START SOURCE DATA

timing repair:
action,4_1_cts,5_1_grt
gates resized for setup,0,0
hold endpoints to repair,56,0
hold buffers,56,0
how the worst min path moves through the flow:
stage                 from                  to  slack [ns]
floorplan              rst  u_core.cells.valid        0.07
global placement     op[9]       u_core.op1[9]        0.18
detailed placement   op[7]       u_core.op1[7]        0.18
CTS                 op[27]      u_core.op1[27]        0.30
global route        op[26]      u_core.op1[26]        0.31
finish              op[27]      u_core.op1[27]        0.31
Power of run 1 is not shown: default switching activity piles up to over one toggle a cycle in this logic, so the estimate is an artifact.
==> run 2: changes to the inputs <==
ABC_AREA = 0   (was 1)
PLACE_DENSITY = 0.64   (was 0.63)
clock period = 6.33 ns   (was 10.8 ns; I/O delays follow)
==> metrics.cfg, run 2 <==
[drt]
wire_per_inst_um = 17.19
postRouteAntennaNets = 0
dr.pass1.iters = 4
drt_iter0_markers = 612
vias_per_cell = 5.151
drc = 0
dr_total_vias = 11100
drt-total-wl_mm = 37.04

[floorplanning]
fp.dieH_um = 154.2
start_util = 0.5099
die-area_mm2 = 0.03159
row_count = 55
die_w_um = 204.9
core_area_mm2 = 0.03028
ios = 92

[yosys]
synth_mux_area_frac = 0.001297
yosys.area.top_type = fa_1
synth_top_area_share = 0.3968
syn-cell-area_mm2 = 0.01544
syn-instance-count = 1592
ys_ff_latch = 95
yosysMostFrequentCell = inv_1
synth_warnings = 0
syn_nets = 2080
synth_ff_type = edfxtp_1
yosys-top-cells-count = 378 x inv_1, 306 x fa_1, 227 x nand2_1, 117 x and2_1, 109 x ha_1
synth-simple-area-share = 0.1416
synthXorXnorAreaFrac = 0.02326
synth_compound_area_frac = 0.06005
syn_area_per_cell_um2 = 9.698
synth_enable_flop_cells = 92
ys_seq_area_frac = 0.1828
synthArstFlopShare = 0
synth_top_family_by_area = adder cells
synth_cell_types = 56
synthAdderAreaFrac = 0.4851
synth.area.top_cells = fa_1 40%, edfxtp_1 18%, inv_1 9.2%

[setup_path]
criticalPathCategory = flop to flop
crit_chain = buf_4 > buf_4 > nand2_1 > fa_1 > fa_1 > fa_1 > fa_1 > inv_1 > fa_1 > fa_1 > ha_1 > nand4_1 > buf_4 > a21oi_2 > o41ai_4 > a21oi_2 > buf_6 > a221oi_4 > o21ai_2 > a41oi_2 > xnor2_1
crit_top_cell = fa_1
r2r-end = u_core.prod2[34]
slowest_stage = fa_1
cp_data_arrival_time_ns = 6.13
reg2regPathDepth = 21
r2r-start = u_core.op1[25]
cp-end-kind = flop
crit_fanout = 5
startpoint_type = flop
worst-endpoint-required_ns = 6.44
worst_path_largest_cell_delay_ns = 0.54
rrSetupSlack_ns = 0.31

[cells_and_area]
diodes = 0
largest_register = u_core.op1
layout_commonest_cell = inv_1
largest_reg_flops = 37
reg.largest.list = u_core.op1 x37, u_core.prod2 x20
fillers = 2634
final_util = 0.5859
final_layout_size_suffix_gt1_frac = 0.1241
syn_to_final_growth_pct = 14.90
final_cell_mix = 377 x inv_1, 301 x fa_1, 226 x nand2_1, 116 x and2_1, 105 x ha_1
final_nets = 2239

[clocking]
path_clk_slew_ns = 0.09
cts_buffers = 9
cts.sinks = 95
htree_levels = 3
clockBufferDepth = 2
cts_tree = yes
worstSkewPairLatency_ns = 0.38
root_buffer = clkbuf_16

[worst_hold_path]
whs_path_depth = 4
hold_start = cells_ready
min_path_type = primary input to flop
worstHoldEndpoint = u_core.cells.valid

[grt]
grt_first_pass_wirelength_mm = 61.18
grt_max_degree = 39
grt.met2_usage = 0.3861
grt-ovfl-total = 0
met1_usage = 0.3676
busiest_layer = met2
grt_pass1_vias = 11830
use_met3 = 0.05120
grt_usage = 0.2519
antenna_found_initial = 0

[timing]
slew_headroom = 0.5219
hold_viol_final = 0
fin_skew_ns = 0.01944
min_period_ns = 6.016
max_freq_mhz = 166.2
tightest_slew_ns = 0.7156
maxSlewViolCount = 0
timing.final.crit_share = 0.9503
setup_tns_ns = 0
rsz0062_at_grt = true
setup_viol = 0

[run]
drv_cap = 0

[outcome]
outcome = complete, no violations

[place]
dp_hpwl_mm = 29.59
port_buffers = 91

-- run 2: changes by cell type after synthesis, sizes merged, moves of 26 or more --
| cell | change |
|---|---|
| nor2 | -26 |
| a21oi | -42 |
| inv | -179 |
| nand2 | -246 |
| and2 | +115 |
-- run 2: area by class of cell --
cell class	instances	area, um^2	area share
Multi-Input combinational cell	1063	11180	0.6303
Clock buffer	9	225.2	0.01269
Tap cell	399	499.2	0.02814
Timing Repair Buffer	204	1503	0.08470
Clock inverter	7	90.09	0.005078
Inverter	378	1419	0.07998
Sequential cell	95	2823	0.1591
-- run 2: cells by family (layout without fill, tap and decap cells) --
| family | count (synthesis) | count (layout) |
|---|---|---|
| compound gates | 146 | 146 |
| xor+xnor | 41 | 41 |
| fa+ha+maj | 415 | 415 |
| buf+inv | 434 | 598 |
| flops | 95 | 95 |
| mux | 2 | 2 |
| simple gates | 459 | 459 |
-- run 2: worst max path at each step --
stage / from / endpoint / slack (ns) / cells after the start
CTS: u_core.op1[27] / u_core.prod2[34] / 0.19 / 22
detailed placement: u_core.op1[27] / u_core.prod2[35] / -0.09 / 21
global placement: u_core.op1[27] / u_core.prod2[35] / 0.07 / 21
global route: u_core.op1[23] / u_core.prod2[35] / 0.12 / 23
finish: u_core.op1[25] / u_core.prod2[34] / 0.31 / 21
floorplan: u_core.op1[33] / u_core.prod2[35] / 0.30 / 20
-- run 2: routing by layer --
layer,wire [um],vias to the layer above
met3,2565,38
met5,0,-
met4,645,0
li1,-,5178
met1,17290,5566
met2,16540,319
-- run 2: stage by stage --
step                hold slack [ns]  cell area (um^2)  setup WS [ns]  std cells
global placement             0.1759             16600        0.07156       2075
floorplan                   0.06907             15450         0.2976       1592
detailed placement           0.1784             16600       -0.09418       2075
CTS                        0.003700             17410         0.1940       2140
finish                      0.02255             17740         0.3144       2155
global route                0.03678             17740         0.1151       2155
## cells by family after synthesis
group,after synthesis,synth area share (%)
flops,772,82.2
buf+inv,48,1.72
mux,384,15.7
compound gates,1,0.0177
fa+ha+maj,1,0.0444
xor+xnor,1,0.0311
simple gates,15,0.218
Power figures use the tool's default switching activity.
### config.mk
export PLATFORM = sky130hd
export DESIGN_NAME = go_back_n_send_window_top_flat
export DESIGN_NICKNAME = d
export VERILOG_FILES = /design/src/hw/rtl/gbn_pkg.sv /design/src/hw/rtl/gbn_ifs.sv /design/src/hw/rtl/gbn_cell.sv /design/src/hw/rtl/gbn_window.sv /design/src/hw/rtl/go_back_n_send_window_top.sv /design/src/flat_wrapper.sv
export SDC_FILE = /design/constraint.sdc
export NUM_CORES = 2
export LEC_CHECK = 0
export BUFFER_PORTS_ARGS = -buffer_cell sky130_fd_sc_hd__buf_2
export CORE_MARGIN = 1.5
export CORE_UTILIZATION = 55
export CTS_BUF_LIST = sky130_fd_sc_hd__clkbuf_16
export DETAILED_ROUTE_END_ITERATION = 6
export GPL_ROUTABILITY_DRIVEN = 0
export MAX_ROUTING_LAYER = met4
export PLACE_DENSITY = 0.72
export SLEW_MARGIN = 0
export SYNTH_ARGS = -nofsm -noshare
export SYNTH_HDL_FRONTEND = slang
export SYNTH_SLANG_ARGS = --single-unit
export TNS_END_PERCENT = 5
### constraint.sdc
create_clock -name clock -period 7.8 [get_ports clock]
set_input_delay 0.39 -clock clock [delete_from_list [all_inputs] [get_ports clock]]
set_output_delay 0.39 -clock clock [all_outputs]
set_load 0.05 [all_outputs]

END SOURCE DATA

ACTIVITY >>
Wherever the string "synthesis" appears in the entries above, list that line.

REPLY TO THE TASK >>
-- run 2: changes by cell type after synthesis, sizes merged, moves of 26 or more --
| family | count (synthesis) | count (layout) |
## cells by family after synthesis
group,after synthesis,synth area share (%)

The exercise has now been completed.